The officer started to write down information, and the woman confirmed four officers had been to the house previously.
The man then interrupted the officer and asked him to finish writing down his details before he asked more questions, despite the officer already identifying himself.
"Can you please just give me your business card with your name, proving to me who are who you say you are, before we continue any further," the man said.
"What I have said already and what I am dressed in, is not enough for you?" Con Reilly responded.
The couple continued to ask for identification and personal indemnity insurance number.
"You are registered and you all have your own insurance. If we want to make a claim against your insurance for unlawful trespass, then we will contact your insurance company," the woman said.
"That would be NSW Police insurance, would it not?" the officer replied.
"You have your own policy.
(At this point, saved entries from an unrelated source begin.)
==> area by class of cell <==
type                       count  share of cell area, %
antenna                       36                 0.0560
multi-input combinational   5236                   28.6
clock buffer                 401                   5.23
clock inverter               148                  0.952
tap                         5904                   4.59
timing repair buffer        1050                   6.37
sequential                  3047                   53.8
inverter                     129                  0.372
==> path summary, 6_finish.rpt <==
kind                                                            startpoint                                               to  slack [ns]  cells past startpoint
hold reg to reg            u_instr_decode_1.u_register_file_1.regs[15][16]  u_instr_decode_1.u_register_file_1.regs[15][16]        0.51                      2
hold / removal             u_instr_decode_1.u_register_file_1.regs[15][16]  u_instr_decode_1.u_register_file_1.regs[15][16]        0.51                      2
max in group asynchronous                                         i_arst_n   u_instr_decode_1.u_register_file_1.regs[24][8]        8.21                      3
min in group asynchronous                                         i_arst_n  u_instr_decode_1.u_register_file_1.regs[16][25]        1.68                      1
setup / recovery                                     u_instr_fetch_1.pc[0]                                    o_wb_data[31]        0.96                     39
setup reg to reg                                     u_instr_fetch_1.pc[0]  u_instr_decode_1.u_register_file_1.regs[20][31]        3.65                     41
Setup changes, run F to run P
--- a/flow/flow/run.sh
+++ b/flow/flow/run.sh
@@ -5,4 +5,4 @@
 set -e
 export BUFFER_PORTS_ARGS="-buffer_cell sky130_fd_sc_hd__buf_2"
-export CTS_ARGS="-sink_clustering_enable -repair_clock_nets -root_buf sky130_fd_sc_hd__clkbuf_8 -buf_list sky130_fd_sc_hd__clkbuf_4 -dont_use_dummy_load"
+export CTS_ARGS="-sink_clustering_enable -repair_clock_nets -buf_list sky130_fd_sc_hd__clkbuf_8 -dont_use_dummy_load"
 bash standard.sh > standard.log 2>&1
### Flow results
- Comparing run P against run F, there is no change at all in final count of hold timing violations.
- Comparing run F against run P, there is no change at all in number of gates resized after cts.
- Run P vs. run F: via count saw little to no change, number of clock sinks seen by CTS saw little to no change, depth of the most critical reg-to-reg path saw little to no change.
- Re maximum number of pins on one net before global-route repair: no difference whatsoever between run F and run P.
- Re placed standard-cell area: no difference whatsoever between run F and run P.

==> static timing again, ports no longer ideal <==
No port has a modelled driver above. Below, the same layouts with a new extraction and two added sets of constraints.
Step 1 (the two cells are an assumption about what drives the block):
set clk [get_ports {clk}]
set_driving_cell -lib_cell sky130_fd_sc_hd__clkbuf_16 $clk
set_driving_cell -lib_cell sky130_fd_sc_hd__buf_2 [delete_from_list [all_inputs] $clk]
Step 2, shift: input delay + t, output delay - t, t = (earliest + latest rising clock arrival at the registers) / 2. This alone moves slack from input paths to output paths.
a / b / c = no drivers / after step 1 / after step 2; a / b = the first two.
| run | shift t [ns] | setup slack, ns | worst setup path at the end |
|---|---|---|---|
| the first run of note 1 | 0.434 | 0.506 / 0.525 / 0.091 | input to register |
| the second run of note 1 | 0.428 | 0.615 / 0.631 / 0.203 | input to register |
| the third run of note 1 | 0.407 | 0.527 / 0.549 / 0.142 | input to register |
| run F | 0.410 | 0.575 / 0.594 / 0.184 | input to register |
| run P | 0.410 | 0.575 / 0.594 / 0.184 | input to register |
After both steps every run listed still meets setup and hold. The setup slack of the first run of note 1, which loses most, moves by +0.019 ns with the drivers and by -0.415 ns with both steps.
Background: an optimization exercise with open tools, aiming at small area and a short achievable clock period. Do not read the settings as production practice.
Only simulation tests tie the RTL to the original design; equivalence was not proved.
Power is estimated from default activity; no workload was simulated.

==> inputs of job 9207 <==
Design bmu_top, start of the top module:
module bmu_top #(
  parameter bit ZBA_EN = 1'b1,
  parameter bit ZBB_EN = 1'b1,
  parameter bit ZBS_EN = 1'b1,
  parameter bit ZBP_EN = 1'b1
) (
  input  logic        clk,
  input  logic        rst_n,
  input  logic        valid_in,
  input  logic [5:0]  op,
  input  logic        csr_ren,
  input  logic [31:0] csr_rddata,
  input  logic [31:0] a,
  input  logic [31:0] b,
  output logic [31:0] result,
  output logic        error
);
  logic ext_off;
  always_comb begin
    case (op)
      6'd16, 6'd17, 6'd18:
        ext_off = !ZBA_EN;
      6'd8, 6'd9, 6'd10, 6'd14, 6'd15, 6'd19, 6'd20, 6'd21, 6'd22, 6'd23,
      6'd24, 6'd25, 6'd26, 6'd27, 6'd28, 6'd30, 6'd31, 6'd32:
        ext_off = !ZBB_EN;
      6'd33, 6'd34, 6'd35, 6'd36:
        ext_off = !ZBS_EN;
      6'd29:
        ext_off = !ZBP_EN;
      default:
        ext_off = 1'b0;
    endcase
  end
  logic illegal, csr_sel, en;
  assign illegal = (csr_ren && (op != 6'd0)) || ext_off;
  assign csr_sel = csr_ren && (op == 6'd0);
  assign en      = !csr_ren && !ext_off;
  logic [63:0] d;
  assign d = {63'd0, en} << op;
  logic o_add, o_sub, o_slt, o_sltu, o_and, o_or, o_xor, o_andn, o_orn, o_xnor;
  logic o_sll, o_srl, o_sra, o_rol, o_ror, o_sh1, o_sh2, o_sh3, o_clz, o_ctz;
  logic o_cpop, o_sextb, o_sexth, o_min, o_max, o_minu, o_maxu, o_pack, o_packu;
  logic o_packh, o_rev8, o_orcb, o_bset, o_bclr, o_binv, o_bext, o_csrw, o_csrwi;
  assign o_add   = d[1];
  assign o_sub   = d[2];
  assign o_slt   = d[3];
  assign o_sltu  = d[4];
  assign o_and   = d[5];
  assign o_or    = d[6];
  assign o_xor   = d[7];
  ...
==> flow/config.mk <==
export PLATFORM = sky130hd
export DESIGN_NAME = bmu_top
export DESIGN_NICKNAME = bmu_top
export VERILOG_FILES = /design/flow/design.v
export SDC_FILE = /design/flow/constraint.sdc
export NUM_CORES = 4
export LEC_CHECK = 0
export ABC_AREA = 1
export CAP_MARGIN = 20
export CORE_MARGIN = 2
export CORE_UTILIZATION = 45
export PLACE_DENSITY = 0.65
export SETUP_SLACK_MARGIN = 3.0
export SLEW_MARGIN = 20
==> flow/constraint.sdc <==
create_clock -name core_clock -period 7.5 [get_ports {clk}]
set_input_delay 1.5000 -clock core_clock [delete_from_list [all_inputs] [get_ports {clk}]]
set_output_delay 1.5000 -clock core_clock [all_outputs]
set_load 0.01 [all_outputs]
standard.sh (not shown) runs the stock make flow with config.mk's settings and CLKGATE_MAP_FILE= SYNTH_SCRIPT=/design/flow/synth_recipe.tcl, a recipe that flattens the netlist after the stock synthesis.
==> flow/flow/run.sh <==
#!/bin/bash
# The standard layout (standard.sh), with these changes made on its make
# command line / environment:
#  - ADDER_MAP_FILE is left empty, so synthesis does not extract full and
#    half adder cells and ABC maps the adder and popcount trees from gates;
#    the rest of synth_recipe.tcl runs unchanged, so the registers and their
#    names are the standard synthesis's
#  - ports are buffered with sky130_fd_sc_hd__buf_2 instead of the default
#    delay buffer
#  - the steps up to clock tree synthesis repair timing to the setup margin
#    of config.mk; routing and the steps after it repair to a margin of
#    flow/late_margin only
set -euo pipefail
LATE=$(cat flow/late_margin)
sed 's#SYNTH_SCRIPT=#ADDER_MAP_FILE= SYNTH_SCRIPT=#' standard.sh > flow_standard.sh
grep -q "ADDER_MAP_FILE= SYNTH_SCRIPT=" flow_standard.sh
sed "s#SETUP_SLACK_MARGIN=[^ ]*#SETUP_SLACK_MARGIN=$LATE#" flow_standard.sh > flow_standard_late.sh
grep -q "SETUP_SLACK_MARGIN=$LATE " flow_standard_late.sh
export BUFFER_PORTS_ARGS="-buffer_cell sky130_fd_sc_hd__buf_2"
bash flow_standard.sh cts > flow_make_early.log 2>&1
bash flow_standard_late.sh > flow_make_late.log 2>&1
==> flow/flow/late_margin <==
0.5
==> job 4948: changes against job 9207 <==
==> flow/flow/run.sh (replaced) <==
#!/bin/bash
# The standard layout (standard.sh), with two changes made on its make
# command line / environment:
#  - ADDER_MAP_FILE is left empty, so synthesis does not extract full and
#    half adder cells and ABC maps the adder and popcount trees from gates;
#    the rest of synth_recipe.tcl runs unchanged, so the registers and their
#    names are the standard synthesis's
#  - ports are buffered with sky130_fd_sc_hd__buf_2 instead of the default
#    delay buffer
set -euo pipefail
sed 's#SYNTH_SCRIPT=#ADDER_MAP_FILE= SYNTH_SCRIPT=#' standard.sh > flow_standard.sh
grep -q "ADDER_MAP_FILE= SYNTH_SCRIPT=" flow_standard.sh
export BUFFER_PORTS_ARGS="-buffer_cell sky130_fd_sc_hd__buf_2"
bash flow_standard.sh > flow_make.log 2>&1
CORE_UTILIZATION = 50   (was 45)
PLACE_DENSITY = 0.7   (was 0.65)
removed: flow/flow/late_margin
==> job 2306: changes against job 9207 <==
==> flow/flow/run.sh (replaced) <==
#!/bin/bash
# The standard layout (standard.sh), with two changes made on its make
# command line / environment:
#  - ADDER_MAP_FILE is left empty, so synthesis does not extract full and
#    half adder cells and ABC maps the adder and popcount trees from gates;
#    the rest of synth_recipe.tcl runs unchanged, so the registers and their
#    names are the standard synthesis's
#  - ports are buffered with sky130_fd_sc_hd__buf_2 instead of the default
#    delay buffer
set -euo pipefail
sed 's#SYNTH_SCRIPT=#ADDER_MAP_FILE= SYNTH_SCRIPT=#' standard.sh > flow_standard.sh
grep -q "ADDER_MAP_FILE= SYNTH_SCRIPT=" flow_standard.sh
export BUFFER_PORTS_ARGS="-buffer_cell sky130_fd_sc_hd__buf_2"
bash flow_standard.sh > flow_make.log 2>&1
CORE_UTILIZATION = 75   (was 45)
PLACE_DENSITY = 0.85   (was 0.65)
removed: flow/flow/late_margin
==> run summary <==
In job 4948 the critical path depth is lower than in job 9207, by 6. Of job 4948 and job 9207, job 9207 has the higher register-to-register slack (gap 0.04 ns). Against job 4948, the via count of job 9207 is lower by about 8%. Clock skew is the same in job 4948 and job 9207. Against job 9207, the non-clock buffer count of job 4948 is higher by 85. Job 4948 completed, yet does not pass: capacitance limit, slew limit. Job 2306 never finished: it broke off in 5_1_grt. Job 9207 completed with no timing, DRC or antenna violations. Worst hold slack: job 9207 is lower than job 4948 (0.0047 ns). Against job 9207, the first-iteration DRC count of job 4948 is higher by 34%. Sequential share of layout area: job 9207 is higher than job 4948 (0.80 points). Against job 9207, the die area of job 4948 is lower by 9.8%.

========
==> run a <==
bmu_top again, from the RTL that the note above started with.
==> flow/config.mk <==
export PLATFORM = sky130hd
export DESIGN_NAME = bmu_top
export DESIGN_NICKNAME = bmu_top
export VERILOG_FILES = /design/flow/design.v
export SDC_FILE = /design/flow/constraint.sdc
export NUM_CORES = 4
export LEC_CHECK = 0
export ABC_AREA = 1
export CAP_MARGIN = 20
export CORE_MARGIN = 2
export CORE_UTILIZATION = 45
export PLACE_DENSITY = 0.65
export SETUP_SLACK_MARGIN = 3.0
export SLEW_MARGIN = 20
==> flow/constraint.sdc <==
create_clock -name core_clock -period 7.5 [get_ports {clk}]
set_input_delay 1.5000 -clock core_clock [delete_from_list [all_inputs] [get_ports {clk}]]
set_output_delay 1.5000 -clock core_clock [all_outputs]
set_load 0.01 [all_outputs]
==> flow/flow/run.sh <==
#!/bin/bash
# The standard layout (standard.sh), with these changes made on its make
# command line / environment:
#  - ADDER_MAP_FILE is left empty, so synthesis does not extract full and
#    half adder cells and ABC maps the adder and popcount trees from gates;
#    the rest of synth_recipe.tcl runs unchanged, so the registers and their
#    names are the standard synthesis's
#  - ports are buffered with sky130_fd_sc_hd__buf_2 instead of the default
#    delay buffer
#  - the steps up to clock tree synthesis repair timing to the setup margin
#    of config.mk; routing and the steps after it repair to a margin of
#    flow/late_margin only
set -euo pipefail
LATE=$(cat flow/late_margin)
sed 's#SYNTH_SCRIPT=#ADDER_MAP_FILE= SYNTH_SCRIPT=#' standard.sh > flow_standard.sh
grep -q "ADDER_MAP_FILE= SYNTH_SCRIPT=" flow_standard.sh
sed "s#SETUP_SLACK_MARGIN=[^ ]*#SETUP_SLACK_MARGIN=$LATE#" flow_standard.sh > flow_standard_late.sh
grep -q "SETUP_SLACK_MARGIN=$LATE " flow_standard_late.sh
export BUFFER_PORTS_ARGS="-buffer_cell sky130_fd_sc_hd__buf_2"
bash flow_standard.sh cts > flow_make_early.log 2>&1
bash flow_standard_late.sh > flow_make_late.log 2>&1
==> flow/flow/late_margin <==
1.5
==> run b (differences from run a) <==
==> flow/flow/late_margin (replaced) <==
0.5
--- a/flow/config.mk
+++ b/flow/config.mk
@@ -8,7 +8,7 @@
 export ABC_AREA = 1
 export CAP_MARGIN = 20
 export CORE_MARGIN = 2
-export CORE_UTILIZATION = 45
-export PLACE_DENSITY = 0.65
+export CORE_UTILIZATION = 40
+export PLACE_DENSITY = 0.6
 export SETUP_SLACK_MARGIN = 3.0
 export SLEW_MARGIN = 20
==> run c (differences from run a) <==
==> flow/flow/late_margin (replaced) <==
0.5
--- a/flow/config.mk
+++ b/flow/config.mk
@@ -8,7 +8,7 @@
 export ABC_AREA = 1
 export CAP_MARGIN = 20
 export CORE_MARGIN = 2
-export CORE_UTILIZATION = 45
-export PLACE_DENSITY = 0.65
-export SETUP_SLACK_MARGIN = 3.0
+export CORE_UTILIZATION = 40
+export PLACE_DENSITY = 0.6
+export SETUP_SLACK_MARGIN = 2.8
 export SLEW_MARGIN = 20
==> run d (differences from run a) <==
==> flow/flow/run.sh (replaced) <==
#!/bin/bash
# The standard layout (standard.sh), with two changes made on its make
# command line / environment:
#  - ADDER_MAP_FILE is left empty, so synthesis does not extract full and
#    half adder cells and ABC maps the adder and popcount trees from gates;
#    the rest of synth_recipe.tcl runs unchanged, so the registers and their
#    names are the standard synthesis's
#  - ports are buffered with sky130_fd_sc_hd__buf_2 instead of the default
#    delay buffer
set -euo pipefail
sed 's#SYNTH_SCRIPT=#ADDER_MAP_FILE= SYNTH_SCRIPT=#' standard.sh > flow_standard.sh
grep -q "ADDER_MAP_FILE= SYNTH_SCRIPT=" flow_standard.sh
export BUFFER_PORTS_ARGS="-buffer_cell sky130_fd_sc_hd__buf_2"
bash flow_standard.sh > flow_make.log 2>&1
--- a/flow/config.mk
+++ b/flow/config.mk
@@ -8,7 +8,7 @@
 export ABC_AREA = 1
 export CAP_MARGIN = 20
 export CORE_MARGIN = 2
-export CORE_UTILIZATION = 45
-export PLACE_DENSITY = 0.65
+export CORE_UTILIZATION = 40
+export PLACE_DENSITY = 0.6
 export SETUP_SLACK_MARGIN = 3.0
 export SLEW_MARGIN = 20
removed: flow/flow/late_margin
==> run summary <==
### Timing
• **relative slew slack** 15.8%
• **maximum clock frequency** 202 MHz

### Final layout
• **count of buffers not belonging to the clock network in the layout** 178
• **cell area after layout** 0.0120 mm2
• **proportion of cell area occupied by registers** 6.86%

### Routing
• **drt first pass iters** 8
• **Metal-1 WL** 24900 um

### Worst setup path
• **Buf/Inv on CP** 5
• **launching instance or port of the critical path** op[5]

### Power and ir drop
• **share of power burned in registers** 14.3%
• **power per standard cell area** 132 mW/mm2

### Status
• **result of the run** no timing/DRC/antenna violations

the above is filed under run c

==> run summary <==
### Routing
• **highest metal layer with signal wires** met5
• **Metal-1 WL** 25100 um
• **drt first pass iters** 8

### Worst setup path
• **launching instance or port of the critical path** a[26]
• **Buf/Inv on CP** 4

### Power and ir drop
• **power per standard cell area** 131 mW/mm2

### Status
• **result of the run** no timing/DRC/antenna violations

### Timing
• **maximum clock frequency** 212 MHz
• **relative slew slack** 20.6%

### Final layout
• **count of buffers not belonging to the clock network in the layout** 201
• **proportion of cell area occupied by registers** 6.55%

the above is filed under run b

==> run summary <==
### Power and ir drop
• **share of power burned in registers** 13.7%
• **power per standard cell area** 132 mW/mm2

### Routing
• **Metal-1 WL** 23700 um
• **drt first pass iters** 9

### Status
• **result of the run** no timing/DRC/antenna violations

### Worst setup path
• **Buf/Inv on CP** 4
• **launching instance or port of the critical path** op[1]

### Timing
• **relative slew slack** 19.9%
• **maximum clock frequency** 212 MHz

### Final layout
• **proportion of cell area occupied by registers** 6.55%

the above is filed under run a

==> run summary <==
### Status
• **result of the run** no timing/DRC/antenna violations

### Timing
• **relative slew slack** 34.4%

### Worst setup path
• **Buf/Inv on CP** 3
• **launching instance or port of the critical path** b[4]

### Routing
• **Metal-1 WL** 25500 um

### Power and ir drop
• **power per standard cell area** 125 mW/mm2
• **share of power burned in registers** 12.5%

### Final layout
• **cell area after layout** 0.0144 mm2
• **proportion of cell area occupied by registers** 5.73%

the above is filed under run d

what the ideal ports hide:
How much do the figures lean on ideal ports? The routed layouts below were timed once more, with nothing changed but the port constraints.
Step 1 (the two cells are an assumption about what drives the block):
set clk [get_ports {clk}]
set_driving_cell -lib_cell sky130_fd_sc_hd__clkbuf_16 $clk
set_driving_cell -lib_cell sky130_fd_sc_hd__buf_2 [delete_from_list [all_inputs] $clk]
Step 2 times the ports against the registers' clock, not the clock port: input delays grow and output delays shrink by t, the midpoint of the rising clock arrivals with the driver on.
a / b / c = ideal ports / drivers / drivers and shift; a / b = the first two.
run	t, ns	slack for setup (ns)	latest minus earliest clock arrival (ns)	cell pins on the clock port's net
job 9207	0.338	2.788 / 2.774 / 2.436	0.006 / 0.006	1
job 4948	0.337	2.571 / 2.589 / 2.252	0.006 / 0.006	1
run a	0.338	2.788 / 2.774 / 2.436	0.006 / 0.006	1
run b	0.341	2.792 / 2.815 / 2.474	0.014 / 0.013	1
run c	0.340	2.543 / 2.567 / 2.227	0.014 / 0.014	1
run d	0.339	2.991 / 2.975 / 2.636	0.016 / 0.016	1
For run d, which loses most, drivers alone change the setup slack by -0.016 ns; drivers and shift together by -0.355 ns.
We are not going after NSW Police, we are going after you, because you are the person who walked onto my lot ... without consent," the man said.
The pair said they wanted his details in writing and will "go after" him for trespassing on their lot.
Constable Reilly asked if they intended to answer the questions about the COVID compliance check to which the woman replied, "we are refusing to answer your questions".
"I have a lawful reason to be on your property," Con Reilly said as he walked back to the road. "An unlawful reason" the man replied.
A NSW Police Force spokeswoman said the officer announced his office to the couple who refused to provide details or respond to COVID-compliance questions.
"After numerous failed attempts to obtain basic information, the officer left the home and reported the incident to his supervisor," she said.
"Police will continue to conduct proactive visits to homes and businesses throughout the Illawarra, and across the state, to ensure compliance with all orders under the Public Health Act."